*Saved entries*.
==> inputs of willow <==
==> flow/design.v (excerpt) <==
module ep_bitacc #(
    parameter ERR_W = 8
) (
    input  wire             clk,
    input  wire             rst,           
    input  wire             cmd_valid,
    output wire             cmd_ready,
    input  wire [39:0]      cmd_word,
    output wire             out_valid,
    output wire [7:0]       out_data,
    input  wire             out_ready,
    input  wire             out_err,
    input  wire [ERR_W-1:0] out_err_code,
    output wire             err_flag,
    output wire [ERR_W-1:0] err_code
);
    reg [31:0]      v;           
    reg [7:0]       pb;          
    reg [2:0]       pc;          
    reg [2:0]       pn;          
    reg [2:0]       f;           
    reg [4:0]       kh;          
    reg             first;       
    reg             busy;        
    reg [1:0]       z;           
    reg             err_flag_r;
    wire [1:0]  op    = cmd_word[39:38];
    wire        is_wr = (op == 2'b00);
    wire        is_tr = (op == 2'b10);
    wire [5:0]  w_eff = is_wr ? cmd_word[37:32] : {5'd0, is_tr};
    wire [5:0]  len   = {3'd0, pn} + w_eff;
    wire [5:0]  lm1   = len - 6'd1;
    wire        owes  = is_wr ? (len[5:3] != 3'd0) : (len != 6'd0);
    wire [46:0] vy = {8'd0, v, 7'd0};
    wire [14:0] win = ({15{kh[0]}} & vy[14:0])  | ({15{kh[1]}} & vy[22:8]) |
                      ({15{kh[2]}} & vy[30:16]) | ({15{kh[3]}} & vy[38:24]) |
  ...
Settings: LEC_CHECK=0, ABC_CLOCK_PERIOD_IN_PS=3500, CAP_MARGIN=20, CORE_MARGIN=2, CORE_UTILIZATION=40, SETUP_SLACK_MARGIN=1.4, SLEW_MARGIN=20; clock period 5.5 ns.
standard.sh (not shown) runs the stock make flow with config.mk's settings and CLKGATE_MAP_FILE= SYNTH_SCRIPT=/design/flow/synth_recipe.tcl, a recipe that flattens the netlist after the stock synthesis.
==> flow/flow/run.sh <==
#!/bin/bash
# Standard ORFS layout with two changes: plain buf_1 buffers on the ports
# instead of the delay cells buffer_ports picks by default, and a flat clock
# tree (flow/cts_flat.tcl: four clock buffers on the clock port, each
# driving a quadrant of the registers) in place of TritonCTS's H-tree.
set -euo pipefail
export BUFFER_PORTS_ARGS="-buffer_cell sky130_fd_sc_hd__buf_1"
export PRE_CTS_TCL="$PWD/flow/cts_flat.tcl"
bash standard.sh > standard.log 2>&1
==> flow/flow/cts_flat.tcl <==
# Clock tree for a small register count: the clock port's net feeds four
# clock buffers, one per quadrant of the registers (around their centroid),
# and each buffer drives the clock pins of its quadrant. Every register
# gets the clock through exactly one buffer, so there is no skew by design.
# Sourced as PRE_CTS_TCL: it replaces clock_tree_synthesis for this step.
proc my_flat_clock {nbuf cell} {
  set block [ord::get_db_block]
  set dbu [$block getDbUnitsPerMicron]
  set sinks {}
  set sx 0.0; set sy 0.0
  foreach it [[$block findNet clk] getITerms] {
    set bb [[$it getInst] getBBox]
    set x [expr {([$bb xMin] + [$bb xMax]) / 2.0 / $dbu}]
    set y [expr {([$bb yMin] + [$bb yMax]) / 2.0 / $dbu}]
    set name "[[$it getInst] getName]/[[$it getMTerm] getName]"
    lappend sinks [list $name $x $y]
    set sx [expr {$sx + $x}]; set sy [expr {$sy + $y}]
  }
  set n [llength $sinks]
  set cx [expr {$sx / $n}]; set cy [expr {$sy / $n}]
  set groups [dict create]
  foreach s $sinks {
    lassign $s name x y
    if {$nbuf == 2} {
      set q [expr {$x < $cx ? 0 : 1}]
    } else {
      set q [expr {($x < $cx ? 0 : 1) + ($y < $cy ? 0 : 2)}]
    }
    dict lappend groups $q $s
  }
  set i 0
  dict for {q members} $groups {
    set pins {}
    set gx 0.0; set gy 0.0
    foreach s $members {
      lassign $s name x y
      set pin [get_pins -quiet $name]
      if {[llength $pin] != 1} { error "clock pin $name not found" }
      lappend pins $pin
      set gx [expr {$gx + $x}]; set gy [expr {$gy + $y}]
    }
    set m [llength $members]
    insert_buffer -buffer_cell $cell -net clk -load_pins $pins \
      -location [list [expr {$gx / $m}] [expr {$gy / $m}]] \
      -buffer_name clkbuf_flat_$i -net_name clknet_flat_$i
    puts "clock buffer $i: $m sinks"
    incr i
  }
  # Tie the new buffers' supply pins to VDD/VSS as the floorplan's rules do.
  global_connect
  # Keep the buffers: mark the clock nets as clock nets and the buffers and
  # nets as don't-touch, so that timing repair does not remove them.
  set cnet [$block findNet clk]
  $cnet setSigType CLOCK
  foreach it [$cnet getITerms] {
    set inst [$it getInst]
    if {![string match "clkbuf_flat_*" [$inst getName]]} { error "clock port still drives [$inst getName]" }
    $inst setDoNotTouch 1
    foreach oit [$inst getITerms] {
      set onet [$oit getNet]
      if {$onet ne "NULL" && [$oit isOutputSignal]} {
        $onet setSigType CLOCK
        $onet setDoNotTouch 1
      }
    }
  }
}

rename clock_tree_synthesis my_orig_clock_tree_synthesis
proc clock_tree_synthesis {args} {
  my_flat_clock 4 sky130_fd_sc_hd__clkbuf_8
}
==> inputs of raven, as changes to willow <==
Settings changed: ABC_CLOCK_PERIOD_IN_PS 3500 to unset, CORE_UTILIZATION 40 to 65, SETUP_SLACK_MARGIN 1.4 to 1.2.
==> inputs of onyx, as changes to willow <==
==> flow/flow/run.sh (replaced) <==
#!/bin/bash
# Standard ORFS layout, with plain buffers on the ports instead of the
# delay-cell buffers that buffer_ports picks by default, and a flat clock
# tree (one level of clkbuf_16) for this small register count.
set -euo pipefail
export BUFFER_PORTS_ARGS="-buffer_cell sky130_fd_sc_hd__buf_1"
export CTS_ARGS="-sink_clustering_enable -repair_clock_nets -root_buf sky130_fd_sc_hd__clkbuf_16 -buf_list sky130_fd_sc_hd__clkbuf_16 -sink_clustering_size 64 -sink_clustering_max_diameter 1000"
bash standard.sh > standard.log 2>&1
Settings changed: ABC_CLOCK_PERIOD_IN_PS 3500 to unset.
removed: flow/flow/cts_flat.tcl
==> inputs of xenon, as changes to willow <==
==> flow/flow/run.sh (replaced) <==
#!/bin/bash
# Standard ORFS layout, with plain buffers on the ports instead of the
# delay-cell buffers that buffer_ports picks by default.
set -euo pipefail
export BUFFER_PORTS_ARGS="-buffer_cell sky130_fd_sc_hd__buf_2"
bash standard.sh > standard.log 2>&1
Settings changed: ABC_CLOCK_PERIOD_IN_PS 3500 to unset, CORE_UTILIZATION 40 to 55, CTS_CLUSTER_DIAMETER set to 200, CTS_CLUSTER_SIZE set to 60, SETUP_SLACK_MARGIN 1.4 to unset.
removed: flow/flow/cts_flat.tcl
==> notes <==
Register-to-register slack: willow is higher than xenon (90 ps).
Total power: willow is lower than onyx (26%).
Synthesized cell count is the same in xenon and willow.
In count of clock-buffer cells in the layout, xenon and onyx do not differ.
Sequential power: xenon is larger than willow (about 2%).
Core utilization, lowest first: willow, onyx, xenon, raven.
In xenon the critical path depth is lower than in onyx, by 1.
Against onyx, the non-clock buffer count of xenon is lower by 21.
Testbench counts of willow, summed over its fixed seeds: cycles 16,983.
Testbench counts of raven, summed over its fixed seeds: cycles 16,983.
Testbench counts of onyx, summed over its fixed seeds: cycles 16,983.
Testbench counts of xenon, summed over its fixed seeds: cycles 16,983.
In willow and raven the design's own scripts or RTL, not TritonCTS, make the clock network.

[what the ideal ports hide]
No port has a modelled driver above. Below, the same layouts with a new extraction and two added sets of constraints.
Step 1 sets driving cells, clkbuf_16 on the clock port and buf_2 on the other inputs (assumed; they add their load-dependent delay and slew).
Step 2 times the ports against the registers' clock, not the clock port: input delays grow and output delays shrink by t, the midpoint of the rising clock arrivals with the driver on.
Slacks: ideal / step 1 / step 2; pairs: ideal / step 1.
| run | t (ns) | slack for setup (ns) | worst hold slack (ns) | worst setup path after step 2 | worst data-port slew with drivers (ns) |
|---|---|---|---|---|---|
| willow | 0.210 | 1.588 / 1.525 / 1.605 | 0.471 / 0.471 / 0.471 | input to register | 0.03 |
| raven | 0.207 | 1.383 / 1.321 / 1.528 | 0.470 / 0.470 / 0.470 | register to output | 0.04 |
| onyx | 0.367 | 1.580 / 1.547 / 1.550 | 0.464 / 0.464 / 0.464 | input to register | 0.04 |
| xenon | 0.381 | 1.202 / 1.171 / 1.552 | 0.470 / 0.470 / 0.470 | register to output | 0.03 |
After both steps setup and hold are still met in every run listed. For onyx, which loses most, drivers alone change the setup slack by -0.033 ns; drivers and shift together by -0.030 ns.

*WHAT THE TASK REQUIRES*. Look through the records above and please copy every line in which the string "that" occurs.

*OUTPUT FOR THIS EXERCISE*.
standard.sh (not shown) runs the stock make flow with config.mk's settings and CLKGATE_MAP_FILE= SYNTH_SCRIPT=/design/flow/synth_recipe.tcl, a recipe that flattens the netlist after the stock synthesis.
  # nets as don't-touch, so that timing repair does not remove them.
# delay-cell buffers that buffer_ports picks by default, and a flat clock
# delay-cell buffers that buffer_ports picks by default.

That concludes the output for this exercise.